The media-mixing plays well into the film’s melding themes of memory, trauma, and disconnection from reality. Censor is a much cooler, icier film than many a video nasty. One of its biggest onscreen ancestors is undoubtedly Andrzej Żuławski’s Possession, itself banned at the time, with both films sharing a surreal, distorted viewpoint – albeit not an atmosphere one generally associates with the grime and splatter of many other banned films of that era. Why did Bailey-Bond opt to go in this direction? “The film was like a weaving of fiction, reality, dreams and memory. And I like slightly surreal cinema. I wanted to make it feel smooth, sort of woozy and like a dream, so that we were able to be with Enid and be in her head. I think if it was a full-on splatter fest, I wouldn’t be able to meditate with Enid as much and that was always my intention. Just because it’s about video nasties, it doesn’t have to be a video nasty.”

Censor 2021

Censor is evidence of the horror genre’s own ever-changing relationship to its past, mashing in what was a defining moment for British horror fans of the ‘80s with its own female-centred worldview and contemporary concerns about the veracity of the content we consume. In conjunction with that is the realisation that the BBFC’s relationship with filmgoers is too, also always changing, something borne out by their process of running regular consultations with audiences. These consultations give us an idea of how societal attitudes change over time – cultural responses to onscreen material haven’t become increasingly liberal in a linear fashion.
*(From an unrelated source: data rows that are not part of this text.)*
**src/design/reverse_and_add_palindrome_assert.svh**
```systemverilog
// Assertion macros for the reverse-and-add block.
// RAP_ASSERT_IMP checks a same-cycle implication, RAP_ASSERT_NXT a next-cycle one.
`ifndef REVERSE_AND_ADD_PALINDROME_ASSERT_SVH
`define REVERSE_AND_ADD_PALINDROME_ASSERT_SVH
`ifndef SYNTHESIS
`define RAP_ASSERT_IMP(lbl, clk, rst, ante, cons, msg) \
   lbl: assert property (@(posedge clk) disable iff (rst) (ante) |-> (cons)) \
      else $error(msg);
`define RAP_ASSERT_NXT(lbl, clk, rst, ante, cons, msg) \
   lbl: assert property (@(posedge clk) disable iff (rst) (ante) |=> (cons)) \
      else $error(msg);
`else
`define RAP_ASSERT_IMP(lbl, clk, rst, ante, cons, msg)
`define RAP_ASSERT_NXT(lbl, clk, rst, ante, cons, msg)
`endif
`endif

```
**src/design/rap_pkg.sv**
```systemverilog
package rap_pkg;

   // Field widths of the request and response beats
   localparam int unsigned VALUE_W   = 32;
   localparam int unsigned INDEX_W   = 4;
   localparam int unsigned COUNT_W   = 4;
   localparam int unsigned DIGIT_W   = 4;
   localparam int unsigned REV_W     = 34;
   localparam int unsigned STEP_W    = 8;
   localparam logic [STEP_W-1:0] STEP_MAX = '1;

   // Digit position counter, enough for 20 decimal digits
   localparam int unsigned POS_W     = 5;

   // Default datapath width of the iteration
   localparam int unsigned DEF_WIDTH = 32;

   // Width converted by the reverse unit: the value itself or the iterate
   function automatic int unsigned conv_width(input int unsigned w);
      return (w > VALUE_W) ? w : VALUE_W;
   endfunction

   // Decimal digits of 2**w - 1 (1233/4096 approximates log10(2))
   function automatic int unsigned max_dec_digits(input int unsigned w);
      return ((w * 1233) >> 12) + 1;
   endfunction

   // Status of the reverse unit towards the sequencer
   typedef struct packed {
      logic               busy;
      logic               done;
      logic               dig_strobe;
      logic [DIGIT_W-1:0] digit;
      logic [POS_W-1:0]   pos;
   } rap_unit_stat_type;

endpackage

```
**src/design/rap_rev_unit.sv**
```systemverilog
`include "reverse_and_add_palindrome_assert.svh"

// Shared digit-reverse unit: double-dabble conversion one bit a cycle,
// then Horner accumulation of the digits from the units upwards.
module rap_rev_unit #(
   parameter int unsigned WIDTH = rap_pkg::DEF_WIDTH,
   localparam int unsigned CW   = rap_pkg::conv_width(WIDTH),
   localparam int unsigned RW   = CW + 4
) (
   input  logic                       clock,
   input  logic                       reset,
   input  logic                       start,
   input  logic [CW-1:0]              operand,
   output rap_pkg::rap_unit_stat_type stat,
   output logic [RW-1:0]              rev
);
   import rap_pkg::*;

   localparam int unsigned ND    = max_dec_digits(CW);
   localparam int unsigned BW    = 4 * ND;
   localparam int unsigned CNT_W = $clog2(CW + 1);
   localparam logic [3:0]  ADJ_MIN = 4'd5;
   localparam logic [3:0]  ADJ_ADD = 4'd3;
   localparam logic [3:0]  DIGIT_MAX = 4'd9;

   typedef enum logic [2:0] {
      U_IDLE = 3'b001,
      U_CONV = 3'b010,
      U_ACC  = 3'b100
   } unit_state_type;

   unit_state_type     state_ff, state_in;
   logic [CW-1:0]      bin_ff, bin_in;
   logic [BW-1:0]      bcd_ff, bcd_in;
   logic [BW-1:0]      bcd_adj;
   logic [BW-1:0]      rem_next;
   logic [RW-1:0]      rev_ff, rev_in;
   logic [CNT_W-1:0]   cnt_ff, cnt_in;
   logic               done_ff, done_in;
   logic [DIGIT_W-1:0] digit;

   // add-3 correction on every BCD digit before the shift
   always_comb begin
      for (int i = 0; i < ND; i++) begin
         bcd_adj[4*i +: 4] = (bcd_ff[4*i +: 4] >= ADJ_MIN) ?
                             bcd_ff[4*i +: 4] + ADJ_ADD : bcd_ff[4*i +: 4];
      end
   end

   assign digit    = bcd_ff[DIGIT_W-1:0];
   assign rem_next = bcd_ff >> 4;

   // sequencer of the unit
   always_comb begin
      state_in = state_ff;
      bin_in   = bin_ff;
      bcd_in   = bcd_ff;
      rev_in   = rev_ff;
      cnt_in   = cnt_ff;
      done_in  = 1'b0;
      case (state_ff)
         U_IDLE: begin
            if (start) begin
               bin_in   = operand;
               bcd_in   = '0;
               cnt_in   = '0;
               state_in = U_CONV;
            end
         end
         U_CONV: begin
            {bcd_in, bin_in} = {bcd_adj[BW-2:0], bin_ff, 1'b0};
            cnt_in = cnt_ff + 1'b1;
            if (cnt_ff == CNT_W'(CW - 1)) begin
               cnt_in   = '0;
               rev_in   = '0;
               state_in = U_ACC;
            end
         end
         U_ACC: begin
            // rev * 10 + digit
            rev_in = (rev_ff << 3) + (rev_ff << 1) + RW'(digit);
            bcd_in = rem_next;
            cnt_in = cnt_ff + 1'b1;
            if (rem_next == '0) begin
               done_in  = 1'b1;
               state_in = U_IDLE;
            end
         end
         default: begin
            state_in = U_IDLE;
         end
      endcase
   end

   always_ff @(posedge clock) begin
      if (reset) begin
         state_ff <= U_IDLE;
         done_ff  <= 1'b0;
      end else begin
         state_ff <= state_in;
         done_ff  <= done_in;
      end
      bin_ff <= bin_in;
      bcd_ff <= bcd_in;
      rev_ff <= rev_in;
      cnt_ff <= cnt_in;
   end

   // pos is the digit under the strobe, and the digit count once done
   assign stat.busy       = (state_ff != U_IDLE);
   assign stat.done       = done_ff;
   assign stat.dig_strobe = (state_ff == U_ACC);
   assign stat.digit      = digit;
   assign stat.pos        = cnt_ff[POS_W-1:0];
   assign rev             = rev_ff;

   `RAP_ASSERT_IMP(a_start_idle, clock, reset, start, state_ff == U_IDLE, "start while busy")
   `RAP_ASSERT_IMP(a_done_after_acc, clock, reset, done_ff, $past(state_ff == U_ACC),
                   "done without accumulation")
   `RAP_ASSERT_IMP(a_acc_digit_dec, clock, reset, state_ff == U_ACC, digit <= DIGIT_MAX,
                   "non-decimal digit in accumulation")

endmodule

```
**src/design/reverse_and_add_palindrome.sv**
```systemverilog
// Channel | Dir | Handshake           | Payload
// req     | in  | req_valid/req_ready | value, digit index
// rsp     | out | rsp_valid/rsp_ready | count, digit, reverse, flags, steps, final
//
// One item at a time. Each round runs the shared reverse unit: double-dabble
// conversion of CW bits (CW = max(WIDTH, 32)), accumulation of one decimal digit
// at a time, then the done strobe and the evaluation.
// The beat waits in an output register, so the next item may run meanwhile.
// Reset (synchronous) returns to idle; input stalls while an item runs or waits.
module reverse_and_add_palindrome #(
   parameter int unsigned WIDTH = rap_pkg::DEF_WIDTH
) (
   input  logic                         clock,
   input  logic                         reset,
   input  logic                         req_valid,
   output logic                         req_ready,
   input  logic [rap_pkg::VALUE_W-1:0]  req_value,
   input  logic [rap_pkg::INDEX_W-1:0]  req_digit_index,
   output logic                         rsp_valid,
   input  logic                         rsp_ready,
   output logic [rap_pkg::COUNT_W-1:0]  rsp_digit_count,
   output logic [rap_pkg::DIGIT_W-1:0]  rsp_selected_digit,
   output logic                         rsp_digit_valid,
   output logic [rap_pkg::REV_W-1:0]    rsp_reversed_value,
   output logic                         rsp_palindrome_flag,
   output logic                         rsp_verdict,
   output logic [rap_pkg::STEP_W-1:0]   rsp_step_count,
   output logic [rap_pkg::VALUE_W-1:0]  rsp_final_value
);
   import rap_pkg::*;

   localparam int unsigned CW = conv_width(WIDTH);
   localparam int unsigned RW = CW + 4;

   typedef enum logic [3:0] {
      S_IDLE = 4'b0001,
      S_RUN  = 4'b0010,
      S_EVAL = 4'b0100,
      S_DONE = 4'b1000
   } seq_state_type;

   seq_state_type      state_ff, state_in;
   logic [VALUE_W-1:0] val_ff, val_in;
   logic [INDEX_W-1:0] idx_ff, idx_in;
   logic [WIDTH-1:0]   v_ff, v_in;
   logic               first_ff, first_in;
   logic [STEP_W-1:0]  steps_ff, steps_in;
   logic [DIGIT_W-1:0] sel_ff, sel_in;
   logic [COUNT_W-1:0] count_ff, count_in;
   logic               dv_ff, dv_in;
   logic [REV_W-1:0]   rev_out_ff, rev_out_in;
   logic               pal_ff, pal_in;
   logic               verdict_ff, verdict_in;
   logic [VALUE_W-1:0] final_ff, final_in;

   logic               out_valid_ff, out_valid_in;
   logic [COUNT_W-1:0] out_count_ff;
   logic [DIGIT_W-1:0] out_sel_ff;
   logic               out_dv_ff;
   logic [REV_W-1:0]   out_rev_ff;
   logic               out_pal_ff;
   logic               out_verdict_ff;
   logic [STEP_W-1:0]  out_steps_ff;
   logic [VALUE_W-1:0] out_final_ff;
   logic               load_out;

   rap_unit_stat_type  stat;
   logic [RW-1:0]      rev;
   logic               start;
   logic [CW-1:0]      operand;
   logic [RW:0]        sum;
   logic               over;
   logic               too_wide;
   logic               accept;

   rap_rev_unit #(
      .WIDTH (WIDTH)
   ) u_rev (
      .clock   (clock),
      .reset   (reset),
      .start   (start),
      .operand (operand),
      .stat    (stat),
      .rev     (rev)
   );

   assign req_ready = (state_ff == S_IDLE);
   assign rsp_valid = out_valid_ff;
   assign accept    = req_valid && req_ready;

   // finished item moves out once the output register is free or drains
   assign load_out     = (state_ff == S_DONE) && (!out_valid_ff || rsp_ready);
   assign out_valid_in = load_out || (out_valid_ff && !rsp_ready);

   // next sum and its overflow past WIDTH bits
   assign sum      = (RW + 1)'(rev) + (RW + 1)'(v_ff);
   assign over     = |(sum >> WIDTH);
   assign too_wide = |(CW'(val_ff) >> WIDTH);

   // round sequencer
   always_comb begin
      state_in   = state_ff;
      val_in     = val_ff;
      idx_in     = idx_ff;
      v_in       = v_ff;
      first_in   = first_ff;
      steps_in   = steps_ff;
      sel_in     = sel_ff;
      count_in   = count_ff;
      dv_in      = dv_ff;
      rev_out_in = rev_out_ff;
      pal_in     = pal_ff;
      verdict_in = verdict_ff;
      final_in   = final_ff;
      start      = 1'b0;
      operand    = CW'(req_value);
      case (state_ff)
         S_IDLE: begin
            if (req_valid) begin
               val_in   = req_value;
               idx_in   = req_digit_index;
               v_in     = WIDTH'(req_value);
               first_in = 1'b1;
               steps_in = '0;
               sel_in   = '0;
               start    = 1'b1;
               state_in = S_RUN;
            end
         end
         S_RUN: begin
            // pick the digit of the start value as it streams past
            if (stat.dig_strobe && first_ff && (stat.pos == POS_W'(idx_ff))) begin
               sel_in = stat.digit;
            end
            if (stat.done) begin
               state_in = S_EVAL;
            end
         end
         S_EVAL: begin
            first_in = 1'b0;
            if (first_ff) begin
               count_in   = stat.pos[COUNT_W-1:0];
               dv_in      = ({1'b0, idx_ff} < stat.pos);
               rev_out_in = rev[REV_W-1:0];
               pal_in     = (rev == RW'(val_ff));
            end
            if (first_ff && too_wide) begin
               verdict_in = 1'b1;
               final_in   = val_ff;
               state_in   = S_DONE;
            end else if (rev == RW'(v_ff)) begin
               verdict_in = 1'b0;
               final_in   = VALUE_W'(v_ff);
               state_in   = S_DONE;
            end else if (over) begin
               verdict_in = 1'b1;
               final_in   = VALUE_W'(v_ff);
               state_in   = S_DONE;
            end else begin
               v_in     = sum[WIDTH-1:0];
               steps_in = (steps_ff == STEP_MAX) ? steps_ff : steps_ff + 1'b1;
               start    = 1'b1;
               operand  = CW'(sum[WIDTH-1:0]);
               state_in = S_RUN;
            end
         end
         S_DONE: begin
            if (load_out) begin
               state_in = S_IDLE;
            end
         end
         default: begin
            state_in = S_IDLE;
         end
      endcase
   end

   always_ff @(posedge clock) begin
      if (reset) begin
         state_ff     <= S_IDLE;
         first_ff     <= 1'b0;
         out_valid_ff <= 1'b0;
      end else begin
         state_ff     <= state_in;
         first_ff     <= first_in;
         out_valid_ff <= out_valid_in;
      end
      val_ff     <= val_in;
      idx_ff     <= idx_in;
      v_ff       <= v_in;
      steps_ff   <= steps_in;
      sel_ff     <= sel_in;
      count_ff   <= count_in;
      dv_ff      <= dv_in;
      rev_out_ff <= rev_out_in;
      pal_ff     <= pal_in;
      verdict_ff <= verdict_in;
      final_ff   <= final_in;
   end

   // output register, held until the beat is taken
   always_ff @(posedge clock) begin
      if (load_out) begin
         out_count_ff   <= count_ff;
         out_sel_ff     <= sel_ff;
         out_dv_ff      <= dv_ff;
         out_rev_ff     <= rev_out_ff;
         out_pal_ff     <= pal_ff;
         out_verdict_ff <= verdict_ff;
         out_steps_ff   <= steps_ff;
         out_final_ff   <= final_ff;
      end
   end

   assign rsp_digit_count     = out_count_ff;
   assign rsp_selected_digit  = out_sel_ff;
   assign rsp_digit_valid     = out_dv_ff;
   assign rsp_reversed_value  = out_rev_ff;
   assign rsp_palindrome_flag = out_pal_ff;
   assign rsp_verdict         = out_verdict_ff;
   assign rsp_step_count      = out_steps_ff;
   assign rsp_final_value     = out_final_ff;

   `RAP_ASSERT_NXT(a_accept_starts_unit, clock, reset, accept, stat.busy,
                   "reverse unit not started on accept")
   `RAP_ASSERT_IMP(a_invalid_digit_zero, clock, reset, rsp_valid && !rsp_digit_valid,
                   rsp_selected_digit == '0, "digit set beyond the digit count")
   `RAP_ASSERT_IMP(a_zero_steps_pal, clock, reset,
                   rsp_valid && !rsp_verdict && (rsp_step_count == '0),
                   rsp_palindrome_flag, "palindrome reached at once but flag clear")

endmodule

```
**config.mk**
```make
export PLATFORM = sky130hd
export DESIGN_NAME = reverse_and_add_palindrome
export DESIGN_NICKNAME = d
export VERILOG_FILES = /design/src/design/rap_pkg.sv /design/src/design/rap_rev_unit.sv /design/src/design/reverse_and_add_palindrome.sv
export VERILOG_INCLUDE_DIRS = /design/src /design/src/design
export SDC_FILE = /design/constraint.sdc
export NUM_CORES = 1
export LEC_CHECK = 0
export BUFFER_PORTS_ARGS = -buffer_cell sky130_fd_sc_hd__buf_2
export CORE_ASPECT_RATIO = 0.9
export CORE_MARGIN = 3
export CORE_UTILIZATION = 55
export DETAILED_ROUTE_END_ITERATION = 12
export PLACE_DENSITY = 0.76
export SYNTH_ARGS = -nofsm -noshare
export SYNTH_HDL_FRONTEND = slang
export SYNTH_HIERARCHICAL = 1
export SYNTH_SLANG_ARGS = --single-unit
```
**constraint.sdc**
```tcl
create_clock -name clock -period 5.25 [get_ports clock]
set_input_delay 1.05 -clock clock [delete_from_list [all_inputs] [get_ports clock]]
set_output_delay 1.05 -clock clock [all_outputs]
set_load 0.05 [all_outputs]
```
# Word-level counts from Yosys, hierarchy flattened
# Cells that the tools add are included.
# Widths: inputs -> output; s select.
word_totals:
  ff_bits: 362
  inputBits: 40
op_classes:
  n_addsub: 15
  reduce_logical: 29
  magnitude_cmp: 11
  eq_ne: 22
  bitwise: 1
  n_mux: 54
op_table:
  columns: ["operator", "n"]
  rows:
  - ["$mux 32", 9]
  - ["$pmux 32 s2", 2]
  - ["$pmux 40 s3", 1]
  - ["$eq 36x32->1", 2]
  - ["$pmux 36 s2", 1]
  - ["$mux 4", 16]
  - ["$ge 4x3->1 const B", 10]
  - ["$logic_not 40->1", 1]
  - ["$mux 40", 1]
  - ["$add 36x32->37", 1]
  - ["$add 36x36->36", 1]
  - ["$add 36x4->36", 1]
  - ["$add 4x2->4 const B", 9]
  - ["$mux 36", 1]
  - ["$mux 8", 4]
  - ["$pmux 6 s3", 1]
  - ["$pmux 4 s4", 1]
  - ["$pmux 8 s2", 1]
  - ["$ne 2x2->1 const B", 7]
  - ["$reduce_and 2->1", 7]
  - ["$mux 3", 4]
  - ["$mux 6", 2]
  - ["$reduce_bool 2->1", 5]
  - ["$pmux 3 s3", 1]
  - ["28 further kinds", 43]

# Logic depth before layout (Yosys ltp)
depth:
  depth_word: 7
  ltp_mapped: 15
  mapped_depth_nobuf: 14

# Modules after synthesis
# Netlist, hierarchy kept.
modules_own_cells:
  columns: ["module", "area_per_inst_um2", "n_inst", "cells_each", "seq_area_each_um2"]
  rows:
  - ["reverse_and_add_palindrome", 11174.5, 1, 762, 7267.0]
  - ["rap_rev_unit", 8074.0, 1, 836, 3503.4]

# Least setup slack after synthesis
# No wires, ideal clock.
synth_timing:
  path_kind: "input to register"
  start: "input port rsp_ready"
  end: "register out_count_ff[0] (netlist: rsp_digit_count[0]), enable pin"
  n_path_buf: 0
  stages: 2
  path_slack_ns: -0.180
  arrival_ns: 4.890
  cell_sequence: "nor2b_1 nor2b_1"
synth_via:
  elab_chain_len: 2
synth_lines:
  columns: ["item", "line_no", "source"]
  rows:
  - ["start, declared", "reverse_and_add_palindrome.sv:20", "input logic rsp_ready,"]
  - ["$logic_or 1x1->1", "reverse_and_add_palindrome.sv:92", "assign load_out = (state_ff == S_DONE) && (!out_valid_ff || rsp_ready);"]
  - ["$logic_and 1x1->1", "reverse_and_add_palindrome.sv:92", null]
  - ["net load_out", "reverse_and_add_palindrome.sv:65", "logic load_out;"]
  - ["end signal, assigned", "reverse_and_add_palindrome.sv:204", "out_count_ff <= count_ff;"]
  - ["end, declared", "reverse_and_add_palindrome.sv:57", "logic [COUNT_W-1:0] out_count_ff;"]
# The timed path passes the listed nets, and every way through them passes these cells.
# A chain may end at the register's enable or synchronous reset.

# Worst setup path in the final report
layout_timing:
  start: "register u_rev.rev_ff[0] (netlist: u_rev/rev[0])"
  end: "register u_rev.bin_ff[20], enable pin"
layout_via:
  elab_chain_len: 7
layout_lines:
  columns: ["item", "line_no", "source"]
  rows:
  - ["start, declared", "rap_rev_unit.sv:37", "logic [RW-1:0] rev_ff, rev_in;"]
  - ["start signal, assigned", "rap_rev_unit.sv:105", "rev_ff <= rev_in;"]
  - ["$add 36x32->37", "reverse_and_add_palindrome.sv:96", "assign sum = (RW + 1)'(rev) + (RW + 1)'(v_ff);"]
  - ["$reduce_or 5->1", "reverse_and_add_palindrome.sv:97", "assign over = |(sum >> WIDTH);"]
  - ["$mux 1", "reverse_and_add_palindrome.sv:155", "end else if (over) begin"]
  - ["$mux 1 (*)", "reverse_and_add_palindrome.sv:151", "end else if (rev == RW'(v_ff)) begin"]
  - ["$pmux 1 s2 (*)", "reverse_and_add_palindrome.sv:117", "case (state_ff)"]
  - ["net start", "reverse_and_add_palindrome.sv:69", "logic start;"]
  - ["$ne 2x2->1 (no line) (*)", null, null]
  - ["$reduce_and 2->1 (no line) (*)", null, null]
  - ["end signal, assigned", "rap_rev_unit.sv:103", "bin_ff <= bin_in;"]
  - ["end, declared", "rap_rev_unit.sv:33", "logic [CW-1:0] bin_ff, bin_in;"]
# The timed path passes the listed nets; every way through them passes the cells marked *.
Racism, sexual threats and violence (implied or explicit) and discrimination are all more likely to be classified at higher age ratings now, whilst a lot of video nasties are today passed uncut – generalised violence seems a lot less likely to shock. Intriguingly, recent consultations with teenagers and young adult groups have revealed a lot of anxiety around ‘real world threats’, what Sarah Peacock describes as “things that could happen to me”.

“So issues around terrorism or abduction, kidnapping, natural-disaster-type films. There’s an increasing anxiety around these films at the 12-15 age rating borderline”. Cinema has always grappled with the dividing line between what horrors the real world can throw at us versus the deepest, darkest recesses of our own psyche, something which Censor is intimately concerned with.

And yet, perhaps the real fears for audiences lie in an increasingly unstable world, approaching (or already fully enveloped in) climate breakdown and a sense of a lack of control over the events of our daily lives. In a twist of fate, horror stories start to look more like escape into our subconscious, a journey into the unknown to discover what lurks beneath.